INSTRUCTIONS FOR THE TASK: One line at a time, check the entries below for the word "used", and copy each line that has it.

BEGIN MATERIAL SHOWN

## src/core/stlc_pkg.sv

```systemverilog
/*
 * Package for the transmitter lane control zero register bank: offsets, field
 * positions, reset values, lane selection codes and the per-lane carrier type.
 * Assumes a 32-bit APB slave with one aligned word per register.
 */
package stlc_pkg;
	localparam int          STLC_LANES          = 4;
	localparam logic [11:0] STLC_OFF_TXLC0      = 12'h000;
	localparam logic [11:0] STLC_OFF_LANE_TARGET_SELECT    = 12'h004;
	localparam logic [11:0] STLC_OFF_LANE0      = 12'h010;
	localparam logic [4:0]  STLC_SEL_RESET      = 5'h10;
	localparam logic [4:0]  STLC_SEL_ALL        = 5'h10;
	localparam logic [4:0]  STLC_SEL_MAX_SINGLE = 5'h03;
	localparam int          STLC_FDG1_LSB       = 0;
	localparam int          STLC_FDG2L_LSB      = 2;
	localparam int          STLC_FDG2H_LSB      = 4;
	localparam int          STLC_SLEW1_LSB      = 18;
	localparam int          STLC_SLEW2_LSB      = 23;
	localparam int          STLC_BOOST_LSB      = 27;
	localparam logic [1:0]  STLC_FDG1_RST       = 2'h2;
	localparam logic [1:0]  STLC_FDG2L_RST      = 2'h3;
	localparam logic [1:0]  STLC_FDG2H_RST      = 2'h2;
	localparam logic [2:0]  STLC_SLEW1_RST      = 3'h1;
	localparam logic [2:0]  STLC_SLEW2_RST      = 3'h0;
	localparam logic [1:0]  STLC_BOOST_RST      = 2'h0;

	typedef struct packed {
		logic [1:0] fine_deemph_gen1;
		logic [1:0] fine_deemph_gen2_low_level;
		logic [1:0] fine_deemph_gen2_high_level;
		logic [2:0] driver_slew_gen1;
		logic [2:0] driver_slew_gen2;
		logic [1:0] driver_swing_boost;
	} stlc_lane_t;

	localparam stlc_lane_t STLC_LANE_RST = '{STLC_FDG1_RST, STLC_FDG2L_RST,
		STLC_FDG2H_RST, STLC_SLEW1_RST, STLC_SLEW2_RST, STLC_BOOST_RST};
endpackage

```

## src/core/stlc_regs.sv

```systemverilog
/*
 * Transmitter lane control zero register bank with per-lane storage, APB slave.
 * Assumes presetn is the fundamental reset; software resets never reach it.
 */
// Implementation choices: the placing of the registers and the APB interface to the registers.
// How it works
// - fine_deemph_gen1 sits in bits 1:0, resets to 2, for full swing at 2.5 GT/s.
// - fine_deemph_gen2_low_level sits in bits 3:2, resets to 3, used at -3.5dB.
// - fine_deemph_gen2_high_level sits in bits 5:4, resets to 2, used at -6.0dB.
// - all fine de-emphasis codes are forced off toward the driver in low swing.
// - a write lands only in the lane or lanes the lane target select names.
// - per-lane values survive software resets, selected or not.
// - driver_slew_gen1 sits in bits 20:18, resets to 1 (0 is 58 ps, 1 is 98 ps).
// - driver_slew_gen2 sits in bits 25:23, resets to 0 with the same encoding.
// - driver_swing_boost sits in bits 28:27, resets to 0, code 1 is about 5% more.
// - select codes 0 to 3 name one lane, code 0x10 names all lanes.
// - a read returns the last value written whatever the lane selection.
`timescale 1ns/100ps
module stlc_regs
	import stlc_pkg::*;
(
	input  wire logic                          pclk,
	input  wire logic                          presetn,
	input  wire logic                          psel,
	input  wire logic                          penable,
	input  wire logic                          pwrite,
	input  wire logic [11:0]                   paddr,
	input  wire logic [31:0]                   pwdata,
	output logic      [31:0]                   prdata,
	output logic                               pready,
	output logic                               pslverr,
	input  wire logic                          low_swing_mode,
	output stlc_lane_t [STLC_LANES-1:0]        lane_cfg
);
	logic [4:0]              lane_target_select;
	stlc_lane_t              last_written;
	stlc_lane_t [STLC_LANES-1:0] lane_store;
	logic                    wr_en;
	logic                    rd_en;
	logic                    hit;
	stlc_lane_t              wr_fields;
	logic [31:0]             next_prdata;

	assign pready  = 1'b1;
	assign wr_en   = psel & penable & pwrite;
	assign rd_en   = psel & ~penable & ~pwrite;

	always_comb
	begin
		wr_fields.fine_deemph_gen1            = pwdata[STLC_FDG1_LSB +: 2];
		wr_fields.fine_deemph_gen2_low_level  = pwdata[STLC_FDG2L_LSB +: 2];
		wr_fields.fine_deemph_gen2_high_level = pwdata[STLC_FDG2H_LSB +: 2];
		wr_fields.driver_slew_gen1            = pwdata[STLC_SLEW1_LSB +: 3];
		wr_fields.driver_slew_gen2            = pwdata[STLC_SLEW2_LSB +: 3];
		wr_fields.driver_swing_boost          = pwdata[STLC_BOOST_LSB +: 2];
	end

	always_comb
	begin
		hit = (paddr == STLC_OFF_TXLC0) || (paddr == STLC_OFF_LANE_TARGET_SELECT);
		for (int i = 0; i < STLC_LANES; i++)
			if (paddr == STLC_OFF_LANE0 + 12'(4 * i))
				hit = 1'b1;
	end

	// unmapped addresses answer with an error, no side effect
	assign pslverr = psel & penable & ~hit;

	always_ff @(posedge pclk or negedge presetn)
	begin
		if (!presetn)
			lane_target_select <= STLC_SEL_RESET;
		else if (wr_en && paddr == STLC_OFF_LANE_TARGET_SELECT)
			lane_target_select <= pwdata[4:0];
	end

	// shadow of the last write, so reads ignore lane selection
	always_ff @(posedge pclk or negedge presetn)
	begin
		if (!presetn)
			last_written <= STLC_LANE_RST;
		else if (wr_en && paddr == STLC_OFF_TXLC0)
			last_written <= wr_fields;
	end

	genvar g;
	generate
		for (g = 0; g < STLC_LANES; g++)
		begin : g_lane
			// only presetn clears these; no soft reset input exists
			always_ff @(posedge pclk or negedge presetn)
			begin
				if (!presetn)
					lane_store[g] <= STLC_LANE_RST;
				else if (wr_en && paddr == STLC_OFF_TXLC0 &&
					(lane_target_select == STLC_SEL_ALL ||
					 lane_target_select == 5'(g)))
					lane_store[g] <= wr_fields;
			end

			always_comb
			begin
				lane_cfg[g] = lane_store[g];
				if (low_swing_mode)
				begin
					// de-emphasis is off in low swing, codes are masked
					lane_cfg[g].fine_deemph_gen1            = 2'h0;
					lane_cfg[g].fine_deemph_gen2_low_level  = 2'h0;
					lane_cfg[g].fine_deemph_gen2_high_level = 2'h0;
				end
			end
		end
	endgenerate

	always_comb
	begin
		next_prdata = 32'h0;
		case (paddr)
			STLC_OFF_TXLC0:
			begin
				next_prdata[STLC_FDG1_LSB +: 2]  = last_written.fine_deemph_gen1;
				next_prdata[STLC_FDG2L_LSB +: 2] = last_written.fine_deemph_gen2_low_level;
				next_prdata[STLC_FDG2H_LSB +: 2] = last_written.fine_deemph_gen2_high_level;
				next_prdata[STLC_SLEW1_LSB +: 3] = last_written.driver_slew_gen1;
				next_prdata[STLC_SLEW2_LSB +: 3] = last_written.driver_slew_gen2;
				next_prdata[STLC_BOOST_LSB +: 2] = last_written.driver_swing_boost;
			end
			STLC_OFF_LANE_TARGET_SELECT:
				next_prdata[4:0] = lane_target_select;
			default:
			begin
				for (int i = 0; i < STLC_LANES; i++)
					if (paddr == STLC_OFF_LANE0 + 12'(4 * i))
						next_prdata[STLC_FDG1_LSB +: 14] = {lane_store[i].fine_deemph_gen1,
							2'h0, 10'h0};
			end
		endcase
	end

	// lane read-back: only the fine gen1 code is reported, in bits 13:12; all other bits read 0
	always_ff @(posedge pclk or negedge presetn)
	begin
		if (!presetn)
			prdata <= 32'h0;
		else if (rd_en)
			prdata <= next_prdata;
	end
endmodule

```
==> src/rlsel_top.sv <==
// Top: relay source selection, contact polarity, power-up hold, fault history

// Notes on behaviour
// - Codes 00-05: run, reached, exceeded, overload, PID, fault
// - Codes 06-13: range, torque, mains, UV, limits, thermal
// - Codes 19,20,24-26: brake enable, brake fault, alternates
// - Codes 21-23: zero speed, deviation, position done
// - Polarity 00 make on condition; 01 break
// - Latest fault record survives supply loss
// - Power-up clears relay state, no old fault
// - Break polarity: fault position briefly after power-up
// - Identifier digit 0,2,3 selects parameter set
// - Break polarity: common-break open normal, reversed fault
module rlsel_top #(
  parameter int STARTUP_CYCLES = rlsel_pkg::STARTUP_CYCLES,
  parameter int HIST_DEPTH     = rlsel_pkg::HIST_DEPTH,
  parameter int REC_WIDTH      = rlsel_pkg::REC_WIDTH
) (
  // Clock and reset
  input  wire logic                          i_mclk,
  input  wire logic                          i_rst_n,
  // Configuration
  input  wire logic [4:0]                    i_relay_source_select,
  input  wire logic                          i_relay_contact_polarity,
  input  wire logic [3:0]                    i_param_id_digit,
  // Status conditions
  input  wire logic                          i_run_flag,
  input  wire logic                          i_freq_reached_flag,
  input  wire logic                          i_freq_exceeded_flag,
  input  wire logic                          i_overload_alarm_flag,
  input  wire logic                          i_pid_deviation_flag,
  input  wire logic                          i_fault_alarm_signal,
  input  wire logic                          i_freq_in_range_flag,
  input  wire logic                          i_torque_exceeded_flag,
  input  wire logic                          i_mains_loss_stop_flag,
  input  wire logic                          i_undervoltage_flag,
  input  wire logic                          i_torque_limit_flag,
  input  wire logic                          i_run_time_over_flag,
  input  wire logic                          i_power_time_over_flag,
  input  wire logic                          i_motor_thermal_flag,
  input  wire logic                          i_brake_release_enable,
  input  wire logic                          i_brake_error_flag,
  input  wire logic                          i_zero_speed_flag,
  input  wire logic                          i_speed_deviation_flag,
  input  wire logic                          i_position_done_flag,
  input  wire logic                          i_freq_exceeded_alt_flag,
  input  wire logic                          i_freq_reached_alt_flag,
  input  wire logic                          i_overload_alarm_alt_flag,
  // Fault history
  input  wire logic                          i_fault_rec_wr,
  input  wire logic [REC_WIDTH-1:0]          i_fault_rec_data,
  input  wire logic [$clog2(HIST_DEPTH)-1:0] i_hist_rd_idx,
  output logic      [REC_WIDTH-1:0]          o_hist_rd_data,
  // Relay and status
  output logic                               o_relay_coil,
  output logic                               o_relay_make_closed,
  output logic                               o_relay_break_closed,
  output logic                               o_startup_done,
  output logic      [1:0]                    o_param_set,
  output logic                               o_param_id_valid
);

  localparam int CW = $clog2(STARTUP_CYCLES + 1);

  logic [rlsel_pkg::SRC_COUNT-1:0] flags;
  logic                            cond_ff;
  logic                            nxt_cond;
  logic                            coil_ff;
  logic                            nxt_coil;
  logic [CW-1:0]                   cnt_ff;
  rlsel_pkg::rlsel_state_t         state_ff;
  rlsel_pkg::rlsel_pset_t          pset_ff;
  logic                            pid_valid_ff;

  rlsel_hist_if #(.DEPTH(HIST_DEPTH), .WIDTH(REC_WIDTH)) hist ();

  // ----------------------------------------------------------------
  // Condition vector indexed by source code
  // ----------------------------------------------------------------
  always_comb
  begin
    flags                                       = '0;
    flags[rlsel_pkg::SRC_RUN]                   = i_run_flag;
    flags[rlsel_pkg::SRC_FREQ_REACHED]          = i_freq_reached_flag;
    flags[rlsel_pkg::SRC_FREQ_EXCEED]           = i_freq_exceeded_flag;
    flags[rlsel_pkg::SRC_OVERLOAD]              = i_overload_alarm_flag;
    flags[rlsel_pkg::SRC_PID_DEV]               = i_pid_deviation_flag;
    flags[rlsel_pkg::SRC_FAULT]                 = i_fault_alarm_signal;
    flags[rlsel_pkg::SRC_FREQ_RANGE]            = i_freq_in_range_flag;
    flags[rlsel_pkg::SRC_TORQUE_OVER]           = i_torque_exceeded_flag;
    flags[rlsel_pkg::SRC_MAINS_STOP]            = i_mains_loss_stop_flag;
    flags[rlsel_pkg::SRC_UNDERVOLT]             = i_undervoltage_flag;
    flags[rlsel_pkg::SRC_TORQUE_LIM]            = i_torque_limit_flag;
    flags[rlsel_pkg::SRC_RUN_TIME]              = i_run_time_over_flag;
    flags[rlsel_pkg::SRC_POWER_TIME]            = i_power_time_over_flag;
    flags[rlsel_pkg::SRC_MOTOR_THERM]           = i_motor_thermal_flag;
    flags[rlsel_pkg::SRC_BRAKE_EN]              = i_brake_release_enable;
    flags[rlsel_pkg::SRC_BRAKE_ERR]             = i_brake_error_flag;
    flags[rlsel_pkg::SRC_ZERO_SPEED]            = i_zero_speed_flag;
    flags[rlsel_pkg::SRC_SPEED_DEV]             = i_speed_deviation_flag;
    flags[rlsel_pkg::SRC_POS_DONE]              = i_position_done_flag;
    flags[rlsel_pkg::SRC_FREQ_EXC_ALT]          = i_freq_exceeded_alt_flag;
    flags[rlsel_pkg::SRC_FREQ_REA_ALT]          = i_freq_reached_alt_flag;
    flags[rlsel_pkg::SRC_OVERLOAD_ALT]          = i_overload_alarm_alt_flag;
  end

  assign nxt_cond = rlsel_pkg::cond_select(i_relay_source_select, flags);

  always_ff @(posedge i_mclk)
  begin
    if (!i_rst_n)
      cond_ff <= 1'b0;
    else
      cond_ff <= nxt_cond;
  end

  // ----------------------------------------------------------------
  // Power-up hold: coil stays released until the hold expires
  // ----------------------------------------------------------------
  always_ff @(posedge i_mclk)
  begin
    if (!i_rst_n)
    begin
      state_ff <= rlsel_pkg::ST_POWERUP;
      cnt_ff   <= '0;
    end
    else
    begin
      case (state_ff)
        rlsel_pkg::ST_POWERUP:
        begin
          if (cnt_ff == CW'(STARTUP_CYCLES - 1))
            state_ff <= rlsel_pkg::ST_ACTIVE;
          else
            cnt_ff <= cnt_ff + CW'(1);
        end
        rlsel_pkg::ST_ACTIVE:
          state_ff <= rlsel_pkg::ST_ACTIVE;
        default:
          state_ff <= rlsel_pkg::ST_POWERUP;
      endcase
    end
  end

  // ----------------------------------------------------------------
  // Coil drive with contact polarity
  // ----------------------------------------------------------------
  always_comb
  begin
    nxt_coil = 1'b0;
    if (state_ff == rlsel_pkg::ST_ACTIVE)
    begin
      if (i_relay_contact_polarity == rlsel_pkg::POL_MAKE)
        nxt_coil = cond_ff;
      else
        nxt_coil = ~cond_ff;
    end
  end

  always_ff @(posedge i_mclk)
  begin
    if (!i_rst_n)
      coil_ff <= 1'b0;
    else
      coil_ff <= nxt_coil;
  end

  assign o_relay_coil         = coil_ff;
  assign o_relay_make_closed  = coil_ff;
  assign o_relay_break_closed = ~coil_ff;
  assign o_startup_done       = (state_ff == rlsel_pkg::ST_ACTIVE);

  // ----------------------------------------------------------------
  // Parameter set decode
  // ----------------------------------------------------------------
  always_ff @(posedge i_mclk)
  begin
    if (!i_rst_n)
    begin
      pset_ff      <= rlsel_pkg::PSET_FIRST;
      pid_valid_ff <= 1'b0;
    end
    else
    begin
      pid_valid_ff <= 1'b1;
      case (i_param_id_digit)
        rlsel_pkg::PSET_DIGIT_FIRST:  pset_ff <= rlsel_pkg::PSET_FIRST;
        rlsel_pkg::PSET_DIGIT_SECOND: pset_ff <= rlsel_pkg::PSET_SECOND;
        rlsel_pkg::PSET_DIGIT_THIRD:  pset_ff <= rlsel_pkg::PSET_THIRD;
        default:
        begin
          pset_ff      <= rlsel_pkg::PSET_FIRST;
          pid_valid_ff <= 1'b0;
        end
      endcase
    end
  end

  assign o_param_set      = pset_ff;
  assign o_param_id_valid = pid_valid_ff;

  // ----------------------------------------------------------------
  // Fault history store
  // ----------------------------------------------------------------
  assign hist.wr_en   = i_fault_rec_wr;
  assign hist.wr_data = i_fault_rec_data;
  assign hist.rd_idx  = i_hist_rd_idx;
  assign o_hist_rd_data = hist.rd_data;

  rlsel_hist_mem #(
    .DEPTH (HIST_DEPTH),
    .WIDTH (REC_WIDTH)
  ) u_hist (
    .i_mclk  (i_mclk),
    .i_rst_n (i_rst_n),
    .hist    (hist)
  );
endmodule : rlsel_top
`config.mk`:
```
export PLATFORM = sky130hd
export DESIGN_NAME = mcr_regs
export DESIGN_NICKNAME = d
export VERILOG_FILES = /design/src/core/mcr_pkg.sv /design/src/core/mcr_regs.sv
export SDC_FILE = /design/constraint.sdc
export NUM_CORES = 1
export LEC_CHECK = 0
export ABC_AREA = 1
export ABC_CLOCK_PERIOD_IN_PS = 1900
export BUFFER_PORTS_ARGS = -buffer_cell sky130_fd_sc_hd__buf_4
export CAP_MARGIN = 20
export CORE_ASPECT_RATIO = 0.9
export CORE_MARGIN = 3
export CORE_UTILIZATION = 50
export DETAILED_ROUTE_END_ITERATION = 8
export GPL_TIMING_DRIVEN = 0
export PLACE_DENSITY = 0.77
export SYNTH_ARGS = -nofsm -noshare
export SYNTH_HDL_FRONTEND = slang
export SYNTH_SLANG_ARGS = --single-unit
```
`constraint.sdc`:
```
create_clock -name mclk -period 1.9 [get_ports mclk]
set_input_delay 0.285 -clock mclk [delete_from_list [all_inputs] [get_ports mclk]]
set_output_delay 0.285 -clock mclk [all_outputs]
set_load 0.05 [all_outputs]
```
File: src/design/pabc_pkg.sv
// Package with register map, field layout and codes of the aux control
package pabc_pkg;
   localparam int          APB_AW            = 12;
   localparam logic [11:0] AUX_CTRL_OFFSET   = 12'h000;
   localparam logic [11:0] LEB_CTRL_OFFSET   = 12'h004;
   localparam logic [15:0] AUX_CTRL_RESET    = 16'h0000;
   localparam logic [15:0] AUX_CTRL_WMASK    = 16'h0f3f;
   localparam logic [15:0] LEB_CTRL_RESET    = 16'h0000;
   localparam logic [15:0] LEB_CTRL_WMASK    = 16'h0003;
   localparam int          LOW_CHOP_BIT      = 0;
   localparam int          HIGH_CHOP_BIT     = 1;
   localparam int          CHOP_SEL_LSB      = 2;
   localparam int          CHOP_SEL_MSB      = 5;
   localparam int          BLANK_SEL_LSB     = 8;
   localparam int          BLANK_SEL_MSB     = 11;
   localparam int          BLANK_FAULT_BIT   = 0;
   localparam int          BLANK_CLIM_BIT    = 1;
   localparam int          CHOP_DIV_DEFAULT  = 16;
   localparam int          CHOP_DIV_W        = 16;
   typedef enum logic [3:0] {
      PABC_SRC_NONE = 4'h0,
      PABC_SRC_CH1  = 4'h1,
      PABC_SRC_CH2  = 4'h2,
      PABC_SRC_CH3  = 4'h3
   } pabc_src_t;
endpackage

END MATERIAL SHOWN

ANSWER BELOW:
// - fine_deemph_gen2_low_level sits in bits 3:2, resets to 3, used at -3.5dB.
// - fine_deemph_gen2_high_level sits in bits 5:4, resets to 2, used at -6.0dB.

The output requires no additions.